In het Zwitserse Dornach, in de buurt van Basel, begint onder zijn leiding de bouw van het Goetheanum, dat, onder zijn eigen architectuur, volledig in hout en een van de eerste bouwwerken in organische stijl was. Het werd op oudejaarsavond 1922 door tegenstanders in brand worden gestoken.
Tegenwoordig is het tweede Goetheanum, dat geheel uit beton werd opgetrokken en gereed kwam in 1928 een internationaal centrum voor antroposofie.
In 1923 hervormde Rudolf Steiner de Antroposofische Vereniging, stichtte de Vrije Hogeschool voor Geesteswetenschap, en nam er ook de leiding van.
Vakinhoudelijke vernieuwing
Even doorslaggevend als het werk van Steiner voor de geschiedenis van antroposofie is het werk van de mensen die dit hebben voortgezet in innerlijke scholing, wetenschappelijke studie en maatschappelijke werkzaamheid. Dit heeft geleid tot menige vakinhoudelijke vernieuwing. Op gebieden als landbouw, geneeskunde, onderwijs en geestelijke zorg maar ook in architectuur, beeldende en muzische kunsten groeide antroposofie uit tot een inspirerende bron bij het zoeken en inslaan van nieuwe wegen.

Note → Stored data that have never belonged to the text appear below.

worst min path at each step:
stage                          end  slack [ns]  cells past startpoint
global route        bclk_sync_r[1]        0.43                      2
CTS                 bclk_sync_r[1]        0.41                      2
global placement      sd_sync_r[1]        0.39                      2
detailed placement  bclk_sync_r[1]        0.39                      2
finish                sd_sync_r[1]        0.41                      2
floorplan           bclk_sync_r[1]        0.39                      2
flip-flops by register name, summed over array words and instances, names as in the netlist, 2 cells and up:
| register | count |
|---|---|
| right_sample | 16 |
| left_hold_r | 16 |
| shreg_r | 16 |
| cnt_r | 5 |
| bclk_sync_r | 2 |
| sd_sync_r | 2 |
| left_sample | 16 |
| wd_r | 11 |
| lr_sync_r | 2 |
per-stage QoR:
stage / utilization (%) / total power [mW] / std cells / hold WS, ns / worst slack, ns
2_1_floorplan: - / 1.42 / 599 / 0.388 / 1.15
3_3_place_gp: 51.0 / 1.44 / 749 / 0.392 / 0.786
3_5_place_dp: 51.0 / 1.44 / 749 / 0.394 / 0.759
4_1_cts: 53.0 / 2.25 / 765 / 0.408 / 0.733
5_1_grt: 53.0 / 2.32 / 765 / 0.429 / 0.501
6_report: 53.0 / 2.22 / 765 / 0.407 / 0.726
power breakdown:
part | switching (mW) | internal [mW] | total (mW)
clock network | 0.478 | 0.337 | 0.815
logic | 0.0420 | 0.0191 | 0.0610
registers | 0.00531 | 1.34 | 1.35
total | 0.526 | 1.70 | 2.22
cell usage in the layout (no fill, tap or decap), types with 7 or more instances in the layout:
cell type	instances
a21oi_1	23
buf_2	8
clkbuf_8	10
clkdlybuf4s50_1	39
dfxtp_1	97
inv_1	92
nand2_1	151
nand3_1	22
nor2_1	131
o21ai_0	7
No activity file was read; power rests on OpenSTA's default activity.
<file path="config.mk">
export PLATFORM = sky130hd
export DESIGN_NAME = fir_mac_param
export DESIGN_NICKNAME = d
export VERILOG_FILES = /design/src/rtl/fir_mac_param.sv
export SDC_FILE = /design/constraint.sdc
export NUM_CORES = 2
export LEC_CHECK = 0
export ABC_AREA = 1
export ABC_CLOCK_PERIOD_IN_PS = 8300
export CAP_MARGIN = 20
export CORE_MARGIN = 2
export CORE_UTILIZATION = 58
export CTS_BUF_LIST = sky130_fd_sc_hd__clkbuf_8
export DETAILED_ROUTE_END_ITERATION = 12
export HOLD_SLACK_MARGIN = 0.08
export PLACE_DENSITY_LB_ADDON = 0.15
export SYNTH_ARGS = -nofsm -noshare
export SYNTH_HDL_FRONTEND = slang
export SYNTH_SLANG_ARGS = --single-unit
</file>
<file path="constraint.sdc">
create_clock -name clk -period 8.3 [get_ports clk]
set_clock_uncertainty 0.15 [all_clocks]
set_input_delay 1.245 -clock clk [delete_from_list [all_inputs] [get_ports clk]]
set_output_delay 1.245 -clock clk [all_outputs]
set_load 0.02 [all_outputs]
</file>
## src/rtl/wb_fifo_pkg.sv

```systemverilog
// Shared types and sizing helpers for the Wishbone store-and-forward FIFO.
// Downstream FSM states plus level/depth width helpers.
package wb_fifo_pkg;

  typedef enum logic [1:0] {
    IDLE,
    REQ,
    WAIT_ACK
  } fsm_e;

  function automatic int lvl_w(input int aw);
    return aw + 1;
  endfunction

  function automatic int depth(input int aw);
    return 1 << aw;
  endfunction

endpackage

```

## src/rtl/fifo_addr_gen.sv

```systemverilog
// Wrapping FIFO pointer: advances by one on inc_i, wraps modulo 2**ADDR_WIDTH.
// Used twice by wb_fifo_param, once for the read and once for the write side.
module fifo_addr_gen
  import wb_fifo_pkg::*;
#(
  parameter int ADDR_WIDTH = 4
) (
  input  logic                  clk_i,
  input  logic                  rst_i,
  input  logic                  inc_i,
  output logic [ADDR_WIDTH-1:0] ptr_o
);

  always_ff @(posedge clk_i or posedge rst_i) begin
    if (rst_i) begin
      ptr_o <= '0;
    end else if (inc_i) begin
      ptr_o <= ptr_o + 1'b1;
    end
  end

endmodule

```

## src/rtl/wb_fifo_param.sv

```systemverilog
// Wishbone pipelined store-and-forward FIFO, one single-beat write per entry.
// Optional high-water mark tracking when WB_FIFO_PEAK_EN is defined.
module wb_fifo_param
  import wb_fifo_pkg::*;
#(
  parameter int DATA_WIDTH    = 8,
  parameter int ADDR_WIDTH    = 4,
  parameter int AFULL_THRESH  = (1 << ADDR_WIDTH) - 2,
  parameter int AEMPTY_THRESH = 2
) (
  input  logic                  clk_i,
  input  logic                  rst_i,
  input  logic                  s_cyc_i,
  input  logic                  s_stb_i,
  input  logic                  s_we_i,
  input  logic [DATA_WIDTH-1:0] s_dat_i,
  output logic                  s_ack_o,
  output logic                  s_stall_o,
  output logic                  m_cyc_o,
  output logic                  m_stb_o,
  output logic                  m_we_o,
  output logic [DATA_WIDTH-1:0] m_dat_o,
  input  logic                  m_ack_i,
  input  logic                  m_stall_i,
  output logic [ADDR_WIDTH:0]   level_o,
  output logic                  almost_full_o,
  output logic                  almost_empty_o,
  input  logic                  peak_clr_i,
  output logic [ADDR_WIDTH:0]   peak_o
);

  localparam int DEPTH = depth(ADDR_WIDTH);
  localparam int LW    = lvl_w(ADDR_WIDTH);

  typedef logic [LW-1:0] lvl_t;

  logic [DATA_WIDTH-1:0] mem [DEPTH];
  logic [ADDR_WIDTH-1:0] wr_ptr;
  logic [ADDR_WIDTH-1:0] rd_ptr;
  lvl_t                  level;
  fsm_e                  state;
  fsm_e                  state_nxt;
  logic                  full;
  logic                  empty;
  logic                  s_req;
  logic                  push;
  logic                  pop;

  assign full  = (level == lvl_t'(DEPTH));
  assign empty = (level == '0);
  assign s_req = s_cyc_i & s_stb_i & ~full;
  assign push  = s_req & s_we_i;
  assign pop   = (state == WAIT_ACK) & m_ack_i;

  assign s_stall_o      = full;
  assign level_o        = level;
  assign almost_full_o  = (level >= lvl_t'(AFULL_THRESH));
  assign almost_empty_o = (level <= lvl_t'(AEMPTY_THRESH));
  assign m_we_o         = 1'b1;
  assign m_dat_o        = mem[rd_ptr];

  fifo_addr_gen #(
    .ADDR_WIDTH(ADDR_WIDTH)
  ) u_wr_ptr (
    .clk_i(clk_i),
    .rst_i(rst_i),
    .inc_i(push),
    .ptr_o(wr_ptr)
  );

  fifo_addr_gen #(
    .ADDR_WIDTH(ADDR_WIDTH)
  ) u_rd_ptr (
    .clk_i(clk_i),
    .rst_i(rst_i),
    .inc_i(pop),
    .ptr_o(rd_ptr)
  );

  // Contents need no reset; level gates every read.
  always_ff @(posedge clk_i) begin
    if (push) begin
      mem[wr_ptr] <= s_dat_i;
    end
  end

  always_ff @(posedge clk_i or posedge rst_i) begin
    if (rst_i) begin
      s_ack_o <= 1'b0;
    end else begin
      s_ack_o <= s_req;
    end
  end

  always_ff @(posedge clk_i or posedge rst_i) begin
    if (rst_i) begin
      level <= '0;
    end else if (push && !pop) begin
      level <= level + 1'b1;
    end else if (pop && !push) begin
      level <= level - 1'b1;
    end
  end

  always_ff @(posedge clk_i or posedge rst_i) begin
    if (rst_i) begin
      state <= IDLE;
    end else begin
      state <= state_nxt;
    end
  end

  always_comb begin
    state_nxt = state;
    unique case (state)
      IDLE: begin
        if (!empty) state_nxt = REQ;
      end
      REQ: begin
        if (!m_stall_i) state_nxt = WAIT_ACK;
      end
      WAIT_ACK: begin
        if (m_ack_i) begin
          if (level > lvl_t'(1) || push) state_nxt = REQ;
          else                           state_nxt = IDLE;
        end
      end
      default: state_nxt = IDLE;
    endcase
  end

  always_comb begin
    m_cyc_o = 1'b0;
    m_stb_o = 1'b0;
    unique case (state)
      REQ: begin
        m_cyc_o = 1'b1;
        m_stb_o = 1'b1;
      end
      WAIT_ACK: begin
        m_cyc_o = 1'b1;
      end
      default: begin
        m_cyc_o = 1'b0;
        m_stb_o = 1'b0;
      end
    endcase
  end

`ifdef WB_FIFO_PEAK_EN
  lvl_t peak;

  // Clear reloads the current level rather than zero.
  always_ff @(posedge clk_i or posedge rst_i) begin
    if (rst_i) begin
      peak <= '0;
    end else if (peak_clr_i) begin
      peak <= level;
    end else if (level > peak) begin
      peak <= level;
    end
  end

  assign peak_o = peak;
`else
  logic unused_peak_clr;

  assign unused_peak_clr = peak_clr_i;
  assign peak_o          = '0;
`endif

endmodule
```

De vraag is niet, wat de mens moet weten en kunnen om zich in de bestaande sociale orde te kunnen voegen; maar wel, wat er in aanleg in de mens aanwezig is en in hem ontwikkeld kan worden. Dan wordt het mogelijk dat de opgroeiende generatie de maatschappij steeds nieuwe krachten toevoegt. Dan zal in deze maatschappij datgene leven wat de in haar tredende volwaardige mensen scheppen; maar uit de opgroeiende generatie mag niet datgene gemaakt worden wat de bestaande maatschappij van deze generatie maken wil.